If rowname1 or rowname2 contain multiple values, and/or are not equal to each other, a new column "merge_key" is created in both SE1 and SE2, and populated with relevant values. When multiple columns are indicated, they are concatenated using jamba::pasteByRow() to fill the column "merge_key". Then both rowname1 and rowname2 are redefined to "merge_key". Note that any pre-existing "merge_key" column will be overwritten.

A combination of "rownames" and colnames(rowData()) can be used.

The argument value should contain one value from either:

  1. colnames(rowData()) for the relevant object SE1 or SE2, representing a row annotation to use as the merge key. Note that any empty values (NA or blank string "") will be replaced by existing rownames().

  2. "rownames" to indicate that existing rownames() of the relevant object SE1 or SE2 should be used as the merge key. Note that if a column "rownames" already exists in rowData() it will be used as-is.

rowData_colnames_intersect, colData_colnames_intersect

logical indicating whether to retain only the intersection of colnames(rowData()) and colnames(colData()) in the output rowData and colData, respectively.

  • TRUE: only the intersection is retained in the output data, default.

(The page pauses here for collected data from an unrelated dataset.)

What follows belongs to an exercise in optimizing a design on an open flow for small area, a short achievable clock period and few clock cycles; a production flow would make more cautious choices. No functional check of the RTL was part of any run shown here. Power figures rest on the tool's default switching activity, not on a simulated workload.

<file path="design/flow/flow/run.sh">
#!/bin/bash
# The standard layout, with repair_timing aiming well past the 10 ns clock so that the
# resizer sizes gates and buffers for the period this design can reach. Constraints unchanged.
set -euo pipefail
MARGIN=$(cat flow/margin.txt)
bash standard.sh SETUP_SLACK_MARGIN=$MARGIN finish > standard_flow.log 2>&1
</file>
<file path="design/flow/flow/margin.txt">
6.8
</file>
<file path="design/flow/standard.sh">
#!/bin/bash
# synth_recipe.tcl (not shown) runs the flow's synth.tcl, then flattens the netlist and writes it again
# the make line also repeats each setting of config.mk as NAME=value (left out here)
make -C /OpenROAD-flow-scripts/flow DESIGN_CONFIG=/design/flow/config.mk WORK_HOME=/design/flow/orfs CLKGATE_MAP_FILE= SYNTH_SCRIPT=/design/flow/synth_recipe.tcl "${@:-finish}"
</file>
<file path="design/flow/config.mk">
export PLATFORM = sky130hd
export DESIGN_NAME = rms_level_meter_peak_hold
export DESIGN_NICKNAME = rms_level_meter_peak_hold
export VERILOG_FILES = /design/flow/design.v
export SDC_FILE = /design/flow/constraint.sdc
export NUM_CORES = 4
export LEC_CHECK = 0
export ABC_CLOCK_PERIOD_IN_PS = 3000
export CAP_MARGIN = 20
export CORE_MARGIN = 2
export CORE_UTILIZATION = 40
export SLEW_MARGIN = 20
</file>
<file path="design/flow/constraint.sdc">
create_clock -name core_clock -period 10.0 [get_ports {i_clk}]
set_input_delay 2.0000 -clock core_clock [delete_from_list [all_inputs] [get_ports {i_clk}]]
set_output_delay 2.0000 -clock core_clock [all_outputs]
set_load 0.01 [all_outputs]
</file>
Background: an optimization exercise with open tools, aiming at small area and few clock cycles per item. Do not read the settings as production practice.
Only simulation tests tie the RTL to the original design; equivalence was not proved.

==> flow/design.v (excerpt) <==
module sine_oscillator_sample_generator #(
    parameter int unsigned PHASE_BITS      = sosg_pkg::PHASE_BITS_DEF,
    parameter int unsigned TABLE_ADDR_BITS = sosg_pkg::TABLE_ADDR_BITS_DEF,
    parameter int unsigned SAMPLE_BITS     = sosg_pkg::SAMPLE_BITS_DEF
) (
    input  logic                                clk,
    input  logic                                rst_n,
    input  logic                                s_tvalid,
    output logic                                s_tready,
    input  logic [sosg_pkg::IN_DATA_BITS-1:0]   s_tdata,   
    input  logic                                s_tlast,
    output logic                                m_tvalid,
    input  logic                                m_tready,
    output logic [((SAMPLE_BITS+7)/8)*8-1:0]    m_tdata,   
    output logic                                m_tlast,
    input  logic                                psel,
    input  logic                                penable,
    input  logic                                pwrite,
    input  logic [sosg_pkg::APB_ADDR_BITS-1:0]  paddr,
    input  logic [sosg_pkg::APB_DATA_BITS-1:0]  pwdata,
    output logic [sosg_pkg::APB_DATA_BITS-1:0]  prdata,
    output logic                                pready
);
Settings: LEC_CHECK=0, ABC_AREA=1, CAP_MARGIN=20, CORE_MARGIN=2, CORE_UTILIZATION=40, CTS_BUF_LIST=sky130_fd_sc_hd__clkbuf_4 sky130_fd_sc_hd__clkbuf_8, GPL_TIMING_DRIVEN=0, SLEW_MARGIN=20, SYNTH_HIERARCHICAL=1, SYNTH_MEMORY_MAX_BITS=65536, SYNTH_MINIMUM_KEEP_SIZE=0; clock period 7.5 ns.
run.sh (not shown) runs the stock make flow with config.mk's settings and CLKGATE_MAP_FILE= SYNTH_SCRIPT=/design/flow/synth_recipe.tcl, a recipe that flattens the netlist after the stock synthesis.
The baseline completed with no timing, DRC or antenna violations.
Testbench counts at the start, summed over its fixed seeds: cycles 19,264, items 19,200.
Rerun with:
--- a/flow/design.v
+++ b/flow/design.v
@@ -408,25 +408,25 @@
             10'd956: e = 1'b1;
             10'd963: e = 1'b1;
             10'd970: e = 1'b1;
             10'd971: e = 1'b1;
             10'd972: e = 1'b1;
             10'd973: e = 1'b1;
             10'd974: e = 1'b1;
             10'd981: e = 1'b1;
             default: e = 1'b0;
         endcase
     end
     assign p = 19'(u) + 19'(c) * 19'(sl) + (19'(e) << 3);
-    assign data = addr[10] ? 16'd32768 : 16'(p[18:3]) ;
+    assign data = {addr[10] | p[18], p[17:3]};
 endmodule
 module sosg_mul (
     input  logic [14:0] a,
     input  logic [14:0] b,
     output logic [14:0] p
 );
     logic [224:0] pp;
     logic [29:0] nra, nrb;
     logic n1;
     logic n2;
     logic n3;
     logic n4;
@@ -1192,24 +1192,25 @@
     input  logic [sosg_pkg::APB_ADDR_BITS-1:0]  paddr,
     input  logic [sosg_pkg::APB_DATA_BITS-1:0]  pwdata,
     output logic [sosg_pkg::APB_DATA_BITS-1:0]  prdata,
     output logic                                pready
 );
     logic [14:0] amplitude_reg;
     logic [31:0] phase_step_reg;
     logic        wr_en;
     logic        adv;
     logic        acc;
     logic        restart;
     logic [31:0] phase_reg;
+    logic [31:0] phase_base;
     logic [31:0] phase_sum;
     logic [11:0] phase_top;
     logic [10:0] rom_addr;
     logic [15:0] ent;
     logic [15:0] ent_reg;
     logic        neg1_reg;
     logic        last1_reg;
     logic        v1_reg;
     logic [14:0] prod;
     logic [14:0] mag;
     logic [14:0] mag_reg;
     logic        neg2_reg;
@@ -1228,35 +1229,36 @@
         begin
             if (paddr[2])
                 phase_step_reg <= pwdata;
             else
                 amplitude_reg  <= pwdata[14:0];
         end
     end
     assign prdata = paddr[2] ? phase_step_reg : {17'd0, amplitude_reg};
     assign adv      = !v2_reg || m_tready;
     assign s_tready = adv;
     assign acc      = s_tvalid && adv;
     assign restart  = s_tdata[0];
+    assign phase_base = restart ? 32'd0 : phase_reg;
     sosg_add32 u_add (
-        .a (phase_reg),
+        .a (phase_base),
         .b (phase_step_reg),
         .s (phase_sum)
     );
     always_ff @(posedge clk or negedge rst_n)
     begin
         if (!rst_n)
             phase_reg <= '0;
         else if (acc)
-            phase_reg <= restart ? phase_step_reg : phase_sum;
+            phase_reg <= phase_sum;
     end
     assign phase_top = phase_reg[31:20];
     assign rom_addr = phase_top[10] ? (11'd1024 - {1'b0, phase_top[9:0]}) : {1'b0, phase_top[9:0]};
     sosg_qrom u_qrom (
         .addr (rom_addr),
         .data (ent)
     );
     always_ff @(posedge clk or negedge rst_n)
     begin
         if (!rst_n)
         begin
             v1_reg <= 1'b0;
@@ -1276,17 +1278,17 @@
             neg1_reg  <= phase_top[11];
             last1_reg <= s_tlast;
             mag_reg   <= mag;
             neg2_reg  <= neg1_reg;
             last2_reg <= last1_reg;
         end
     end
     sosg_mul u_mul (
         .a (amplitude_reg),
         .b (ent_reg[14:0]),
         .p (prod)
     );
-    assign mag = ent_reg[15] ? amplitude_reg : prod;
+    assign mag = prod | (amplitude_reg & {15{ent_reg[15]}});
     assign m_tvalid = v2_reg;
     assign m_tdata  = neg2_reg ? (16'd0 - {1'b0, mag_reg}) : {1'b0, mag_reg};
     assign m_tlast  = last2_reg;
 endmodule
The new run went through all stages and came out clean. Global-route usage climbs by 2.2 points. Routed wire length goes up by a few percent. Critical path depth came out lower by 13. Utilization rises by 0.29 points. Cell count is lower by a few percent. Design area went down slightly. Fmax decreases slightly. First-iteration DRC count came out lower slightly. Non-clock buffer count went down by 4. Setup slack got worse by 0.032 ns.
Testbench counts after the change, summed over its fixed seeds: cycles 19,264, items 19,200.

  • FALSE: not yet implemented.

rowData_colnames_unique

character vector with optional colnames(rowData()) which should be retained in a uniquely-named output column, to keep its values distinct between SE1 and SE2. This argument is useful for something like "score" where independent datasets are expected to have unique values, and which may be important to compare. Note that columns not already being retained will be ignored.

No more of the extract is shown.